Far away, but never far enough, a familiar round-faced man leans back in a creaking office chair, Balancing a cardboard coffee cup on his stomach, his brows furrow and eyes narrow, focused solely on the image playing on the screen of the computer in the small downtown internet cafe. Resting his head to one side, he sweeps his eyes over the picture, volume turned down to nothing. Bill Dean's tongue rolls over the inside of his cheek, thoughtfully, one hand snatching his cup up as he rises to stand.

Behind him, a shorter man with curly copper hair narrows his eyes and looks from the screen to Bill. "What're we gon' do about that?" His eyes flick back to the screen as if to indicate the topic of his discussion. Bill only smiles, slapping a hand on the Irishman's shoulder.

"Don't you worry yer' Lucky Charmes about it," Bill notes with a confident smile, turning around and guiding the Irishman around and away from the screen as well. "I think we'll have this whole Helena problem under control before y'can start pissin' about your blue diamonds and green clovers." There's no amusement on the Irishman's face at that, as he and Bill make way for the door of the cafe.

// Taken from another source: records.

### config.mk
export PLATFORM = sky130hd
export DESIGN_NAME = kmst_ctrl
export DESIGN_NICKNAME = d
export VERILOG_FILES = /design/src/hw/rtl/kmst_pkg.sv /design/src/hw/rtl/kmst_ctrl.sv
export SDC_FILE = /design/constraint.sdc
export NUM_CORES = 1
export LEC_CHECK = 0
export BUFFER_PORTS_ARGS = -buffer_cell sky130_fd_sc_hd__buf_2
export CAP_MARGIN = 0
export CORE_AREA = 4 4 41 43
export CTS_CLUSTER_DIAMETER = 60
export DETAILED_ROUTE_END_ITERATION = 10
export DIE_AREA = 0 0 45 47
export SYNTH_ARGS = -nofsm -noshare
export SYNTH_HDL_FRONTEND = slang
export SYNTH_SLANG_ARGS = --single-unit
export TNS_END_PERCENT = 1
### constraint.sdc
create_clock -name clock -period 1.7 [get_ports clock]
set_clock_uncertainty 0.05 [all_clocks]
set_input_delay 0.34 -clock clock [delete_from_list [all_inputs] [get_ports clock]]
set_output_delay 0.34 -clock clock [all_outputs]
set_load 0.02 [all_outputs]
[src/design/sackw_csr.sv]
// Register port of the receive window: holds the window length register.
// APB-style access with no wait states. Depends on sackw_pkg.
module sackw_csr (
   input  logic                             clock,
   input  logic                             reset,
   input  logic                             csr_psel,
   input  logic                             csr_penable,
   input  logic                             csr_pwrite,
   input  logic [sackw_pkg::CSR_ADDR_W-1:0] csr_paddr,
   input  logic [sackw_pkg::CSR_DATA_W-1:0] csr_pwdata,
   output logic [sackw_pkg::CSR_DATA_W-1:0] csr_prdata,
   output logic                             csr_pready,
   output logic [sackw_pkg::WIN_W-1:0]      window_length
);
   import sackw_pkg::*;

   logic [WIN_W-1:0] window_ff;
   logic [WIN_W-1:0] window_in;
   logic             wr_en;

   assign wr_en = csr_psel && csr_penable && csr_pwrite;

   always_comb begin
      window_in = window_ff;
      if (wr_en && csr_paddr == ADDR_WINDOW_LENGTH) begin
         window_in = csr_pwdata[WIN_W-1:0];
      end
   end

   always_ff @(posedge clock) begin
      if (reset) begin
         window_ff <= WINDOW_RESET;
      end else begin
         window_ff <= window_in;
      end
   end

   always_comb begin
      unique case (csr_paddr)
         ADDR_WINDOW_LENGTH: csr_prdata = CSR_DATA_W'(window_ff);
         default:            csr_prdata = '0;
      endcase
   end

   assign csr_pready    = 1'b1;
   assign window_length = window_ff;

endmodule

[config.mk]
export PLATFORM = sky130hd
export DESIGN_NAME = sackw_csr
export DESIGN_NICKNAME = d
export VERILOG_FILES = /design/src/design/selective_ack_receive_window_assert.svh /design/src/design/sackw_pkg.sv /design/src/design/sackw_csr.sv
export SDC_FILE = /design/constraint.sdc
export NUM_CORES = 1
export LEC_CHECK = 0
export ABC_CLOCK_PERIOD_IN_PS = 890
export BUFFER_PORTS_ARGS = -buffer_cell sky130_fd_sc_hd__buf_2
export CAP_MARGIN = 10
export CORE_MARGIN = 2
export CORE_UTILIZATION = 32
export DETAILED_ROUTE_END_ITERATION = 12
export PLACE_DENSITY = 0.73
export SYNTH_ARGS = -nofsm -noshare
export SYNTH_HDL_FRONTEND = slang
export SYNTH_SLANG_ARGS = --single-unit
[constraint.sdc]
create_clock -name clock -period 0.89 [get_ports clock]
set_input_delay 0.1335 -clock clock [delete_from_list [all_inputs] [get_ports clock]]
set_output_delay 0.1335 -clock clock [all_outputs]
set_load 0.02 [all_outputs]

A truck door slams, somewhere outside in the late afternoon sun. Roxana flinches, Rosario does not. They continue watching together, regardless of if he understands; and all but ignoring the ramble of angry Spanish from the front room as an unfortunately familiar man returns from work. Her mother yells back, something crashes in the kitchen.

"I hate him. What about you?" The cherub-faced boy in her lap is rocked enough to make him look up at her with a rather concerned look on his face. But he does not reply, simply goes back to listening to the woman on the faded screen.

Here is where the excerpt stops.